### TRY IT:
Would you write out, word for word, each line of the records below from the top through the one holding "localparam int PPN_W"?

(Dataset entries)
+-------+

### src/tlb_cfg_pkg.sv
////////////////////////////////////////////////////////////
// TLB configuration
// Address widths, TLB geometry and page table size
////////////////////////////////////////////////////////////

package tlb_cfg_pkg;

    // Address split, 4 KB pages
    localparam int VADDR_W    = 32;
    localparam int PADDR_W    = 32;
    localparam int PAGE_OFS_W = 12;
    localparam int PPN_W      = 20;

    // TLB geometry
    localparam int TLB_WAYS  = 2;
    localparam int TLB_DEPTH = 16;
    localparam int TLB_IDX_W = 4;
    localparam int TLB_TAG_W = 32 - 12 - TLB_IDX_W;

    // Single-level page table, covers VPN 0..255
    localparam int PT_DEPTH = 256;
    localparam int PT_IDX_W = 8;

endpackage

### src/tlb_types_pkg.sv
////////////////////////////////////////////////////////////
// TLB data types
// Stored TLB entry, page table entry and fault codes
////////////////////////////////////////////////////////////

package tlb_types_pkg;

    // One TLB way entry
    typedef struct packed {
        logic                               valid;
        logic [tlb_cfg_pkg::TLB_TAG_W-1:0]  tag;
        logic [tlb_cfg_pkg::PPN_W-1:0]      ppn;
    } tlb_entry_t;

    // Page table entry as loaded by the host
    typedef struct packed {
        logic                           valid;
        logic                           readable;
        logic                           writable;
        logic                           executable;
        logic [tlb_cfg_pkg::PPN_W-1:0]  ppn;
    } pte_t;

    // Fault reported back to the client
    typedef enum logic [1:0] {
        FAULT_NONE    = 2'd0,
        FAULT_INVALID = 2'd1,
        FAULT_RANGE   = 2'd2,
        FAULT_PERM    = 2'd3
    } fault_cause_t;

endpackage

### src/tlb_if.sv
////////////////////////////////////////////////////////////
// TLB interfaces
// Client request path into the lookup, and the miss path
// between the lookup and the page walker
////////////////////////////////////////////////////////////

`timescale 1ns/1ps

interface tlb_req_if;
    // Request side
    logic [tlb_cfg_pkg::VADDR_W-1:0] virtual_address;
    logic                            rnw;
    logic                            execute;
    logic                            new_request;
    // Response side
    logic                            ready;
    logic                            done;
    logic                            is_fault;
    tlb_types_pkg::fault_cause_t     fault_cause;
    logic [tlb_cfg_pkg::PADDR_W-1:0] physical_address;

    modport lookup (
        input  virtual_address, rnw, execute, new_request,
        output ready, done, is_fault, fault_cause, physical_address
    );

    modport client (
        output virtual_address, rnw, execute, new_request,
        input  ready, done, is_fault, fault_cause, physical_address
    );
endinterface

interface mmu_walk_if;
    // Miss request, held as a level
    logic                            request;
    logic [tlb_cfg_pkg::VADDR_W-1:0] virtual_address;
    logic                            rnw;
    logic                            execute;
    // Walk result, one pulse per walk
    logic                            write_entry;
    logic                            is_fault;
    tlb_types_pkg::fault_cause_t     fault_cause;
    logic [tlb_cfg_pkg::PPN_W-1:0]   upper_physical_address;

    modport tlb (
        output request, virtual_address, rnw, execute,
        input  write_entry, is_fault, fault_cause, upper_physical_address
    );

    modport walker (
        input  request, virtual_address, rnw, execute,
        output write_entry, is_fault, fault_cause, upper_physical_address
    );
endinterface

### src/tlb_lookup.sv
////////////////////////////////////////////////////////////
// TLB lookup control
// Same-cycle tag compare across all ways, miss tracking
// toward the page walker, refill writes into the victim way
// and the set-by-set flush sweep
////////////////////////////////////////////////////////////

`timescale 1ns/1ps

module tlb_lookup (
    input  logic                                 clk,
    input  logic                                 rst,
    input  logic                                 flush,
    input  logic                                 abort,
    tlb_req_if.lookup                            req,
    mmu_walk_if.tlb                              mmu,
    output logic [tlb_cfg_pkg::TLB_IDX_W-1:0]    ram_addr,
    output logic [tlb_cfg_pkg::TLB_WAYS-1:0]     ram_we,
    output tlb_types_pkg::tlb_entry_t            ram_wdata,
    input  tlb_types_pkg::tlb_entry_t            ram_rdata [tlb_cfg_pkg::TLB_WAYS],
    input  logic [tlb_cfg_pkg::TLB_WAYS-1:0]     victim_way
);

    logic [tlb_cfg_pkg::TLB_IDX_W-1:0] req_idx;
    logic [tlb_cfg_pkg::TLB_TAG_W-1:0] virtual_tag;
    logic [tlb_cfg_pkg::TLB_WAYS-1:0]  tag_hit;
    logic                              hit;
    logic                              idle;
    logic                              accept;
    logic                              miss_active;
    logic                              refill_we;
    logic                              refill_done;
    logic                              sweep_active;
    logic [tlb_cfg_pkg::TLB_IDX_W-1:0] sweep_idx;

    ////////////////////////////////////////////////////////////
    // Address split and tag compare
    ////////////////////////////////////////////////////////////

    assign req_idx     = req.virtual_address[tlb_cfg_pkg::PAGE_OFS_W +: tlb_cfg_pkg::TLB_IDX_W];
    assign virtual_tag = req.virtual_address[tlb_cfg_pkg::VADDR_W-1 -: tlb_cfg_pkg::TLB_TAG_W];

    // Sweep owns the RAM address while it runs
    assign ram_addr = sweep_active ? sweep_idx : req_idx;

    always_comb begin
        for (int w = 0; w < tlb_cfg_pkg::TLB_WAYS; w++) begin
            tag_hit[w] = ram_rdata[w].valid && (ram_rdata[w].tag == virtual_tag);
        end
    end

    assign hit = |tag_hit;

    // Page offset passes through, hit way supplies the PPN
    always_comb begin
        req.physical_address = '0;
        req.physical_address[tlb_cfg_pkg::PAGE_OFS_W-1:0] =
            req.virtual_address[tlb_cfg_pkg::PAGE_OFS_W-1:0];
        for (int w = 0; w < tlb_cfg_pkg::TLB_WAYS; w++) begin
            if (tag_hit[w]) begin
                req.physical_address[tlb_cfg_pkg::PADDR_W-1:tlb_cfg_pkg::PAGE_OFS_W] |=
                    ram_rdata[w].ppn;
            end
        end
    end

    ////////////////////////////////////////////////////////////
    // Request handshake and miss tracking
    ////////////////////////////////////////////////////////////

    // Busy during a walk, the refill done cycle and a sweep
    assign idle      = ~(miss_active | refill_done | sweep_active);
    assign req.ready = idle;

    // Requests while busy are dropped
    assign accept = req.new_request & idle;

    always_ff @(posedge clk) begin
        if (rst) begin
            miss_active <= 1'b0;
        end else if (abort | mmu.write_entry | mmu.is_fault) begin
            miss_active <= 1'b0;
        end else if (accept & ~hit) begin
            miss_active <= 1'b1;
        end
    end

    // Walker entry lands in the victim way
    assign refill_we = mmu.write_entry & miss_active & ~sweep_active;

    // Entry is readable one cycle after the write
    always_ff @(posedge clk) begin
        if (rst) begin
            refill_done <= 1'b0;
        end else begin
            refill_done <= refill_we;
        end
    end

    assign req.done        = hit & (accept | refill_done);
    assign req.is_fault    = mmu.is_fault & miss_active;
    assign req.fault_cause = mmu.fault_cause;

    // Miss path to the walker
    assign mmu.request         = miss_active;
    assign mmu.virtual_address = req.virtual_address;
    assign mmu.rnw             = req.rnw;
    assign mmu.execute         = req.execute;

    ////////////////////////////////////////////////////////////
    // Flush sweep
    ////////////////////////////////////////////////////////////

    // One set per cycle, TLB_DEPTH cycles in total
    always_ff @(posedge clk) begin
        if (rst) begin
            sweep_active <= 1'b0;
            sweep_idx    <= '0;
        end else if (flush) begin
            sweep_active <= 1'b1;
            sweep_idx    <= '0;
        end else if (sweep_active) begin
            sweep_idx <= sweep_idx + 1'b1;
            // Depth is a power of two, last set is all ones
            if (&sweep_idx) begin
                sweep_active <= 1'b0;
            end
        end
    end

    // All ways cleared together during the sweep
    always_comb begin
        if (sweep_active) begin
            ram_we = '1;
        end else if (refill_we) begin
            ram_we = victim_way;
        end else begin
            ram_we = '0;
        end
    end

    assign ram_wdata.valid = ~sweep_active;
    assign ram_wdata.tag   = virtual_tag;
    assign ram_wdata.ppn   = mmu.upper_physical_address;

endmodule

### src/flat_wrapper.sv
// flat-port wrapper written by rule: the top's interface ports become plain ports
module tlb_lookup_flat 
  (clk, rst, flush, abort, ram_addr, ram_we, ram_wdata, ram_rdata, victim_way, req_virtual_address, req_rnw, req_execute, req_new_request, req_ready, req_done, req_is_fault, req_fault_cause, req_physical_address, mmu_request, mmu_virtual_address, mmu_rnw, mmu_execute, mmu_write_entry, mmu_is_fault, mmu_fault_cause, mmu_upper_physical_address);
  tlb_req_if req_i ();
  mmu_walk_if mmu_i ();
  input  logic clk;
  input  logic rst;
  input  logic flush;
  input  logic abort;
  output logic [tlb_cfg_pkg::TLB_IDX_W-1:0] ram_addr;
  output logic [tlb_cfg_pkg::TLB_WAYS-1:0] ram_we;
  output tlb_types_pkg::tlb_entry_t ram_wdata;
  input  tlb_types_pkg::tlb_entry_t ram_rdata[tlb_cfg_pkg::TLB_WAYS];
  input  logic [tlb_cfg_pkg::TLB_WAYS-1:0] victim_way;
  input wire logic [$bits(req_i.virtual_address)-1:0] req_virtual_address;
  input wire logic [$bits(req_i.rnw)-1:0] req_rnw;
  input wire logic [$bits(req_i.execute)-1:0] req_execute;
  input wire logic [$bits(req_i.new_request)-1:0] req_new_request;
  output wire logic [$bits(req_i.ready)-1:0] req_ready;
  output wire logic [$bits(req_i.done)-1:0] req_done;
  output wire logic [$bits(req_i.is_fault)-1:0] req_is_fault;
  output wire logic [$bits(req_i.fault_cause)-1:0] req_fault_cause;
  output wire logic [$bits(req_i.physical_address)-1:0] req_physical_address;
  output wire logic [$bits(mmu_i.request)-1:0] mmu_request;
  output wire logic [$bits(mmu_i.virtual_address)-1:0] mmu_virtual_address;
  output wire logic [$bits(mmu_i.rnw)-1:0] mmu_rnw;
  output wire logic [$bits(mmu_i.execute)-1:0] mmu_execute;
  input wire logic [$bits(mmu_i.write_entry)-1:0] mmu_write_entry;
  input wire logic [$bits(mmu_i.is_fault)-1:0] mmu_is_fault;
  input wire logic [$bits(mmu_i.fault_cause)-1:0] mmu_fault_cause;
  input wire logic [$bits(mmu_i.upper_physical_address)-1:0] mmu_upper_physical_address;
  assign req_i.virtual_address = req_virtual_address;
  assign req_i.rnw = req_rnw;
  assign req_i.execute = req_execute;
  assign req_i.new_request = req_new_request;
  assign req_ready = req_i.ready;
  assign req_done = req_i.done;
  assign req_is_fault = req_i.is_fault;
  assign req_fault_cause = req_i.fault_cause;
  assign req_physical_address = req_i.physical_address;
  assign mmu_request = mmu_i.request;
  assign mmu_virtual_address = mmu_i.virtual_address;
  assign mmu_rnw = mmu_i.rnw;
  assign mmu_execute = mmu_i.execute;
  assign mmu_i.write_entry = mmu_write_entry;
  assign mmu_i.is_fault = mmu_is_fault;
  assign mmu_i.fault_cause = mmu_fault_cause;
  assign mmu_i.upper_physical_address = mmu_upper_physical_address;
  tlb_lookup u_core (.clk(clk), .rst(rst), .flush(flush), .abort(abort), .req(req_i), .mmu(mmu_i), .ram_addr(ram_addr), .ram_we(ram_we), .ram_wdata(ram_wdata), .ram_rdata(ram_rdata), .victim_way(victim_way));
endmodule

+-------+

### ANSWER SPACE:
### src/tlb_cfg_pkg.sv
////////////////////////////////////////////////////////////
// TLB configuration
// Address widths, TLB geometry and page table size
////////////////////////////////////////////////////////////

package tlb_cfg_pkg;

    // Address split, 4 KB pages
    localparam int VADDR_W    = 32;
    localparam int PADDR_W    = 32;
    localparam int PAGE_OFS_W = 12;
    localparam int PPN_W      = 20;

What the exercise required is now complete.